Grace Art Glass Treasures of Toronto: a FREE tour of art glass 

Led by Sarah Hall, RCA

Sarah Hall was born in Dundas, Ontario, Canada in 1951.  She studied in the Architectural Glass Department at Swansea College of Art in Wales, UK and followed this with an internship with Lawrence Lee, master at the Royal College of Art in London.  After completing studies in the U.K., Sarah spent a year in Jerusalem studying Middle Eastern techniques in glass. Her work has received numerous awards for outstanding liturgical art. The American Institute of Architects has awarded Sarah several ‘Honor Awards’ in light of her challenging and creative installations within contemporary church architecture.
In 2002, Sarah was elected into membership of the Royal Canadian Academy of Art.  Her exceptional contribution to the built environment was honored in 1997 by the Ontario Association of Architects “Allied Arts Award.” In 2005, Sarah received a Chalmers Arts Fellowship to research and integrate photovoltaic technology (solar energy collection cells) into her art glass installations. This unique fusion of art and technology is the first of its’ kind in North America.Sarah has established her studio in Toronto and keeps a busy schedule with lectures, exhibitions and projects which span a wide range of communities and architectural settings.
Itinerary:

  • 9:30 am: presentation by Sarah Hall (Emmanuel College, room 302) 
  • 10:30 am: walk to Massey College 
  • 11:00 am: view and discuss Sarah’s windows at Massey College 
  • 11:45 am: buy your own lunch nearby 
  • 12:30 pm: free transportation to Rosedale United Church 
  • 1:00 pm: view and discuss windows by Sarah and others at Rosedale United  
  • 2:00 pm: presentation by Sarah at Rosedale United 
  • 2:45 pm: free transportation to Sherbourne subway stop

Reserve your spot now (space is limited!) by emailing w.kervin@utoronto.ca by Tuesday, March 17, 9:00 am

Wednesday, February 25, 2015. 3:15 - 4:30 pm

The Hegelianized Calvin:
Re-Examining Calvin’s Place in the Separation of Art from Religion

by Dr. Rebekah Smick. Associate Professor of Philosophy of the Arts and Culture
Institute for Christian Studies in the Toronto School of Theology. BA (Brandeis University). MA (Columbia University). PhD (University of Toronto)
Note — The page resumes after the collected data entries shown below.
**config.mk**
```make
export PLATFORM = sky130hd
export DESIGN_NAME = chrp_ram
export DESIGN_NICKNAME = d
export VERILOG_FILES = /design/src/hdl/chrp_ram.sv
export SDC_FILE = /design/constraint.sdc
export NUM_CORES = 1
export LEC_CHECK = 0
export BUFFER_PORTS_ARGS = -buffer_cell sky130_fd_sc_hd__buf_2
export CAP_MARGIN = 20
export CORE_MARGIN = 2
export CORE_UTILIZATION = 49
export CTS_CLUSTER_SIZE = 24
export DETAILED_ROUTE_END_ITERATION = 8
export HOLD_SLACK_MARGIN = 0.05
export PLACE_DENSITY = 0.75
export SYNTH_ARGS = -nofsm -noshare
export SYNTH_HDL_FRONTEND = slang
export SYNTH_SLANG_ARGS = --single-unit
```
**constraint.sdc**
```tcl
create_clock -name clk -period 1.97 [get_ports clk]
set_input_delay 0.394 -clock clk [delete_from_list [all_inputs] [get_ports clk]]
set_output_delay 0.394 -clock clk [all_outputs]
set_load 0.05 [all_outputs]
```
===== config.mk =====
export PLATFORM = sky130hd
export DESIGN_NAME = bollinger_band_tracker
export DESIGN_NICKNAME = d
export VERILOG_FILES = /design/src/rtl/bbt_pkg.sv /design/src/rtl/bollinger_band_tracker.sv /design/src/rtl/bbt_ring.sv /design/src/rtl/bbt_isqrt.sv /design/src/rtl/bbt_divider.sv
export SDC_FILE = /design/constraint.sdc
export NUM_CORES = 2
export LEC_CHECK = 0
export ABC_AREA = 1
export BUFFER_PORTS_ARGS = -buffer_cell sky130_fd_sc_hd__buf_2
export CORE_MARGIN = 8
export CORE_UTILIZATION = 60
export CTS_CLUSTER_DIAMETER = 80
export DETAILED_ROUTE_END_ITERATION = 10
export PLACE_DENSITY = 0.73
export SLEW_MARGIN = 5
export SYNTH_ARGS = -nofsm -noshare
export SYNTH_HDL_FRONTEND = slang
export SYNTH_SLANG_ARGS = --single-unit

===== constraint.sdc =====
create_clock -name i_clk -period 15.6 [get_ports i_clk]
set_clock_uncertainty 0.2 [all_clocks]
set_input_delay 1.56 -clock i_clk [delete_from_list [all_inputs] [get_ports i_clk]]
set_output_delay 1.56 -clock i_clk [all_outputs]
set_load 0.1 [all_outputs]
Rebekah Smick specializes in pre-Kantian art theory and criticism, in particular the relation of early modern visual arts theory to poetics and rhetoric in the Western tradition. Her research and teaching investigate the aesthetic values of beauty and grace in the early modern period, the link between knowledge and imagination, the aesthetic function of metaphor, and the place of compassion. She is especially interested in delineating the connections made during the early modern period between aesthetics, metaphysics, ethics, and theology. She is author of Antiquity and Its Interpreters (Cambridge UP, 2000) and is currently working on a book manuscript entitled Michelangelo’s Vatican Pietà as Image in the Theology and Aesthetics of Compassion.